Climate Change Makes Human Sleep Time Decrease, In 2099 People Only Sleep 10 Minutes

JAKARTA - Climate change is predicted to trigger forest fires and melt polar glaciers. But a new study claims it will also deprive us of a comfortable night's rest.

Researchers have studied global weather data and information from sleep trackers that people use to predict future effects on our sleep.

By 2099, temperatures will reduce between 50 and 58 hours of sleep per person per year, to just under 10 minutes per night.

According to research, the effect of temperature on sleep deprivation will be much greater for residents of low-income countries, such as India, as well as for adults and older women.

Overall, adults would fall asleep later, wake up earlier, and sleep less during future hot nights, which would put them at risk of 'multiple adverse physical and mental outcomes'.

Higher global temperatures will eat away at our total sleep because the core body temperature needs to drop to fall asleep. However, this becomes more difficult to achieve as the temperature around us gets hotter.

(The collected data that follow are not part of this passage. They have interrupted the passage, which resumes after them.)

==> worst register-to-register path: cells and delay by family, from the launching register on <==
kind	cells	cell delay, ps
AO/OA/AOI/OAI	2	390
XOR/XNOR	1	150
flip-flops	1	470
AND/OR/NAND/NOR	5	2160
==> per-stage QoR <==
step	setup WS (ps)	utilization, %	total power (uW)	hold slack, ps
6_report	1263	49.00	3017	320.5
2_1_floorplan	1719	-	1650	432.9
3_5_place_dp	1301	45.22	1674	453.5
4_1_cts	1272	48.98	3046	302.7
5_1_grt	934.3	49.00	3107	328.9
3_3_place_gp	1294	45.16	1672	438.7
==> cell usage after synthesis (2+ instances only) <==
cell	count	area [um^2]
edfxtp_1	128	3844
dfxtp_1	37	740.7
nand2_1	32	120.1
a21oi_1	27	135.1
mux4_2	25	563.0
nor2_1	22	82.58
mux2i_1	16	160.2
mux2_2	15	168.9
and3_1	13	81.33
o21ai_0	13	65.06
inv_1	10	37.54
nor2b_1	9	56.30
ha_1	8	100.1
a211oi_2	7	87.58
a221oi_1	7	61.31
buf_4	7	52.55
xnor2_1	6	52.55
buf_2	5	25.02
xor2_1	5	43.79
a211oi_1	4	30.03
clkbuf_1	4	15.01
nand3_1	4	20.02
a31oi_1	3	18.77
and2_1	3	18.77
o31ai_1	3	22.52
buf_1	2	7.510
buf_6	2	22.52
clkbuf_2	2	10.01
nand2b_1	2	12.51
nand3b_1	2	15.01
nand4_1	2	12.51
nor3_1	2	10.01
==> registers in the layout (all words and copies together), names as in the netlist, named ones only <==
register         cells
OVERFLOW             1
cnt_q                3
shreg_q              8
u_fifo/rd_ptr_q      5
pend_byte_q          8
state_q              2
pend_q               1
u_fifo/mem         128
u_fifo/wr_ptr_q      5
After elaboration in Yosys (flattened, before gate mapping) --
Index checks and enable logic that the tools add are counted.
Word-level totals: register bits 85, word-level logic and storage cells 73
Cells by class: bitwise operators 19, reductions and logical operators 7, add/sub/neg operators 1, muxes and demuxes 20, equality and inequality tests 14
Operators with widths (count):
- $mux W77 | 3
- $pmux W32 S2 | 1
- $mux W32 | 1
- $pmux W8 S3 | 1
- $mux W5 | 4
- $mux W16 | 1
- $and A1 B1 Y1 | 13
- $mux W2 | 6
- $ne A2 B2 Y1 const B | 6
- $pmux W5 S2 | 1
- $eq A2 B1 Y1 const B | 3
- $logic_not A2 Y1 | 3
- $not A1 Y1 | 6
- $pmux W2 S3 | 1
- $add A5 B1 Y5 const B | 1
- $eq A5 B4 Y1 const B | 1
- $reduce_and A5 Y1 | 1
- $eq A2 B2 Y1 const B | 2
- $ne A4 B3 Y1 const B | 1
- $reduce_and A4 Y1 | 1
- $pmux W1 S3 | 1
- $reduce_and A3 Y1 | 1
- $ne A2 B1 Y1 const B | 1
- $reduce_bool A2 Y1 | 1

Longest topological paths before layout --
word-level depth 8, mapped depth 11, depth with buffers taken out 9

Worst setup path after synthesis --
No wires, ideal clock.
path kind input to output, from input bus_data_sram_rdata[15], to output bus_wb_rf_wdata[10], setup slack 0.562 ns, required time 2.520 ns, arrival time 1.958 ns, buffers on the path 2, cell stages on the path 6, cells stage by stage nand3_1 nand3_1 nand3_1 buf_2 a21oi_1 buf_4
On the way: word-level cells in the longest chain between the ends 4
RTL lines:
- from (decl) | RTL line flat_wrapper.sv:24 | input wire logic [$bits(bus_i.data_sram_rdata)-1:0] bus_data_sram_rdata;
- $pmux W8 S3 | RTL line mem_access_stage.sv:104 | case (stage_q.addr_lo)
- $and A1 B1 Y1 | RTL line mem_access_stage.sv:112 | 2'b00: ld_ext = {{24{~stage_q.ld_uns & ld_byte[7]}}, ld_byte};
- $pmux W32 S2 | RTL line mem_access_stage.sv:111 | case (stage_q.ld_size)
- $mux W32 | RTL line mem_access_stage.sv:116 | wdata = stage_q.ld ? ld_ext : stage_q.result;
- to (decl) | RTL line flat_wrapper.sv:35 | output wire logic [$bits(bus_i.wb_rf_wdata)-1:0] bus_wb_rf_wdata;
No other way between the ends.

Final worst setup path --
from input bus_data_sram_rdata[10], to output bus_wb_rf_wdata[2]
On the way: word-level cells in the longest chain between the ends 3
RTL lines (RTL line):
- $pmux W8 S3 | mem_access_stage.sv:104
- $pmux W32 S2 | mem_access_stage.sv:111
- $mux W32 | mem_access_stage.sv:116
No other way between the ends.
===== config.mk =====
export PLATFORM = sky130hd
export DESIGN_NAME = lsu_mem_master
export DESIGN_NICKNAME = d
export VERILOG_FILES = /design/src/rtl/lsu_mem_master_pkg.sv /design/src/rtl/lsu_mem_master_lane_align.sv /design/src/rtl/lsu_mem_master.sv
export SDC_FILE = /design/constraint.sdc
export NUM_CORES = 1
export LEC_CHECK = 0
export ABC_AREA = 1
export CELL_PAD_IN_SITES_DETAIL_PLACEMENT = 0
export CELL_PAD_IN_SITES_GLOBAL_PLACEMENT = 2
export CORE_UTILIZATION = 29
export CTS_CLUSTER_SIZE = 28
export DETAILED_ROUTE_END_ITERATION = 6
export GPL_ROUTABILITY_DRIVEN = 1
export PLACE_DENSITY = 0.85
export REMOVE_ABC_BUFFERS = 1
export SLEW_MARGIN = 25
export SYNTH_ARGS = -nofsm -noshare
export SYNTH_HDL_FRONTEND = slang
export SYNTH_SLANG_ARGS = --single-unit

===== constraint.sdc =====
create_clock -name clock -period 4.3 [get_ports clock]
set_input_delay 0.86 -clock clock [delete_from_list [all_inputs] [get_ports clock]]
set_output_delay 0.86 -clock clock [all_outputs]
set_load 0.02 [all_outputs]

===== src/rtl/lsu_mem_master_pkg.sv =====
// Shared definitions for the load/store memory master: funct3 codes, FSM states
// and the fixed word access size presented to data memory.
package lsu_mem_master_pkg;

    localparam logic [2:0] F3_B  = 3'b000;
    localparam logic [2:0] F3_H  = 3'b001;
    localparam logic [2:0] F3_W  = 3'b010;
    localparam logic [2:0] F3_BU = 3'b100;
    localparam logic [2:0] F3_HU = 3'b101;

    localparam logic [1:0] ACCESS_WORD = 2'd2;

    typedef enum logic [1:0] {
        ST_IDLE  = 2'd0,
        ST_READ  = 2'd1,
        ST_WRITE = 2'd2,
        ST_RESP  = 2'd3
    } lsu_state_e;

    // Byte count touched by an access; unknown codes are sized as a word so the
    // range check stays conservative (they are flagged illegal anyway).
    function automatic logic [2:0] access_bytes(input logic [2:0] f3);
        case (f3)
            F3_B, F3_BU: access_bytes = 3'd1;
            F3_H, F3_HU: access_bytes = 3'd2;
            default:     access_bytes = 3'd4;
        endcase
    endfunction

    function automatic logic f3_legal(input logic we, input logic [2:0] f3);
        if (we) f3_legal = (f3 == F3_B) || (f3 == F3_H) || (f3 == F3_W);
        else    f3_legal = (f3 == F3_B) || (f3 == F3_H) || (f3 == F3_W) ||
                           (f3 == F3_BU) || (f3 == F3_HU);
    endfunction

endpackage


===== src/rtl/lsu_mem_master_lane_align.sv =====
// Byte-lane steering: extracts and extends load data from a memory word, and
// merges narrow store data into the word read back for read-modify-write.
module lsu_lane_align
    import lsu_mem_master_pkg::*;
(
    input  logic [1:0]  addr_lo_i,
    input  logic [2:0]  funct3_i,
    input  logic [31:0] word_i,
    input  logic [31:0] wdata_i,
    output logic [31:0] load_data_o,
    output logic [31:0] store_word_o
);

    logic [7:0]  byte_sel;
    logic [15:0] half_sel;

    always_comb begin
        byte_sel = word_i[7:0];
        case (addr_lo_i)
            2'd0: byte_sel = word_i[7:0];
            2'd1: byte_sel = word_i[15:8];
            2'd2: byte_sel = word_i[23:16];
            2'd3: byte_sel = word_i[31:24];
            default: byte_sel = word_i[7:0];
        endcase
        half_sel = addr_lo_i[1] ? word_i[31:16] : word_i[15:0];
    end

    always_comb begin
        load_data_o = word_i;
        case (funct3_i)
            F3_B:    load_data_o = {{24{byte_sel[7]}}, byte_sel};
            F3_BU:   load_data_o = {24'd0, byte_sel};
            F3_H:    load_data_o = {{16{half_sel[15]}}, half_sel};
            F3_HU:   load_data_o = {16'd0, half_sel};
            default: load_data_o = word_i;
        endcase
    end

    always_comb begin
        store_word_o = word_i;
        case (funct3_i)
            F3_B: begin
                case (addr_lo_i)
                    2'd0: store_word_o[7:0]   = wdata_i[7:0];
                    2'd1: store_word_o[15:8]  = wdata_i[7:0];
                    2'd2: store_word_o[23:16] = wdata_i[7:0];
                    2'd3: store_word_o[31:24] = wdata_i[7:0];
                    default: store_word_o = word_i;
                endcase
            end
            F3_H: begin
                if (addr_lo_i[1]) store_word_o[31:16] = wdata_i[15:0];
                else              store_word_o[15:0]  = wdata_i[15:0];
            end
            F3_W:    store_word_o = wdata_i;
            default: store_word_o = word_i;
        endcase
    end

endmodule
### src/rtl/imem_loader.sv
// imem_loader: boots the writable instruction RAM from a byte stream.
// Define IMEM_LOADER_CHECKSUM_EN to require a 32-bit sum trailer.
module imem_loader #(
  parameter int SIZE = 32,
  parameter int AW   = $clog2(SIZE) + 1
) (
  input  logic          clk,
  input  logic          reset,
  input  logic          start,
  input  logic [AW-1:0] nwords,
  input  logic [7:0]    byte_in,
  input  logic          byte_valid,
  output logic          byte_ready,
  output logic          we,
  output logic [31:0]   wadr,
  output logic [31:0]   wd,
  output logic          cpu_reset,
  output logic          done,
  output logic          error
);

`ifdef IMEM_LOADER_CHECKSUM_EN
  typedef enum logic [2:0] {
    IDLE, LOAD, WRITE, DONE, CHECK
  } state_t;
`else
  typedef enum logic [1:0] {
    IDLE, LOAD, WRITE, DONE
  } state_t;
`endif

  state_t        state;
  state_t        next;
  logic [AW-1:0] nwords_q;
  logic [AW-1:0] word_idx;
  logic [1:0]    byte_cnt;
  logic [23:0]   word;
  logic [31:0]   assembled;
  logic          xfer;
  logic          fourth;
  logic          last;
  logic          launch;
  logic          too_big;
`ifdef IMEM_LOADER_CHECKSUM_EN
  logic [31:0]   sum;
`endif

  // The 4th byte is folded in combinationally so the word is
  // complete on the handshake edge itself.
  assign assembled = {word, byte_in};
  assign xfer      = byte_ready && byte_valid;
  assign fourth    = xfer && (byte_cnt == 2'd3);
  assign last      = (word_idx == nwords_q - AW'(1));
  assign launch    = start && (state == IDLE || state == DONE);
  assign too_big   = (nwords > AW'(SIZE));

`ifdef IMEM_LOADER_CHECKSUM_EN
  assign byte_ready = (state == LOAD) || (state == CHECK);
`else
  assign byte_ready = (state == LOAD);
`endif
  assign we        = (state == WRITE);
  assign done      = (state == DONE);
  assign cpu_reset = (state == DONE) ? error : 1'b1;

  // State register
  always_ff @(posedge clk) begin
    if (reset) state <= IDLE;
    else       state <= next;
  end

  // Next-state decode
  always_comb begin
    next = state;
    unique case (state)
      IDLE, DONE: begin
        if (start) begin
          if (too_big)
            next = DONE;
          else if (nwords == '0)
`ifdef IMEM_LOADER_CHECKSUM_EN
            next = CHECK;
`else
            next = DONE;
`endif
          else
            next = LOAD;
        end
      end
      LOAD: begin
        if (fourth) next = WRITE;
      end
      WRITE: begin
`ifdef IMEM_LOADER_CHECKSUM_EN
        if (last) next = CHECK;
`else
        if (last) next = DONE;
`endif
        else next = LOAD;
      end
`ifdef IMEM_LOADER_CHECKSUM_EN
      CHECK: begin
        if (fourth) next = DONE;
      end
`endif
      default: next = IDLE;
    endcase
  end

  // Word assembly, write port registers and load status
  always_ff @(posedge clk) begin
    if (reset) begin
      nwords_q <= '0;
      word_idx <= '0;
      byte_cnt <= '0;
      word     <= '0;
      wadr     <= '0;
      wd       <= '0;
      error    <= 1'b0;
`ifdef IMEM_LOADER_CHECKSUM_EN
      sum      <= '0;
`endif
    end else begin
      if (launch) begin
        nwords_q <= nwords;
        word_idx <= '0;
        byte_cnt <= '0;
        error    <= too_big;
`ifdef IMEM_LOADER_CHECKSUM_EN
        sum      <= '0;
`endif
      end
      if (xfer) begin
        word     <= {word[15:0], byte_in};
        byte_cnt <= byte_cnt + 2'd1;
      end
      if (fourth && state == LOAD) begin
        wadr <= 32'({word_idx, 2'b00});
        wd   <= assembled;
`ifdef IMEM_LOADER_CHECKSUM_EN
        sum  <= sum + assembled;
`endif
      end
      if (state == WRITE && !last)
        word_idx <= word_idx + AW'(1);
`ifdef IMEM_LOADER_CHECKSUM_EN
      if (fourth && state == CHECK)
        error <= (assembled != sum);
`endif
    end
  end

endmodule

"Our bodies are highly adapted to maintain a stable core body temperature, something on which our lives depend," said study author Kelton Minor at the University of Copenhagen, Denmark.

"But every night they do something extraordinary without most of us knowing it - they release heat from our core into the environment by dilating our blood vessels and increasing blood flow to our hands and feet," Minor said, as quoted by the Daily Mirror. '

"In order for our bodies to transfer heat from these extremities, the surrounding environment must be cooler than ours," says Minor. In the tropics, many people use air conditioners or air conditioners to achieve a good night's sleep.

For the study, the research team used anonymous global sleep data collected from sleep tracking bracelets that detect sleep and wake patterns.

The data includes 7 million sleep records from more than 47,000 adults in 68 countries spanning all continents except Antarctica, including the UK, US, Australia, France, India, Mexico and Canada.

This was then compared to measurements of global weather over time, which allowed the team to find patterns between the two factors and make predictions for the future.

The study found that on very warm nights hotter than 86°F (30°C), sleep decreased by more than 14 minutes on average. The odds of getting less than seven hours of sleep also increased as the temperature rose.

Under the normal routine of living, people seem much better at adapting to colder outside temperatures than to hotter conditions.

"Across different seasons, demographics, and climatic contexts, warmer outside temperatures consistently erode sleep, with the amount of sleep deprivation increasing as temperatures get warmer," Minor said.

One important observation is that people in developing countries appear to be more affected by these changes. However, the limitation of this study is that it does not take into account artificial cooling technologies such as air conditioning.

It is possible that the greater prevalence of AC in developed countries played a role in these results. Also, there is a paucity of sleep tracking data from Africa, which experiences particularly severe heat compared to other parts of the world.

According to experts, future research should consider more vulnerable populations, particularly those living in the hottest and historically poorest regions of the world.

Recent self-reported data from the US show that subjective sleep quality declines during periods of hot weather. But how temperature fluctuations might affect changes in objective sleep outcomes in people living in different global climates remains unclear.

"In this study, we provide the first planetary-scale evidence that warmer-than-average temperatures are eroding human sleep," said Minor.

"We show that this erosion occurs primarily by delaying when people fall asleep and by advancing when they wake up in hot weather," Minor added, as in the study published in the journal One Earth.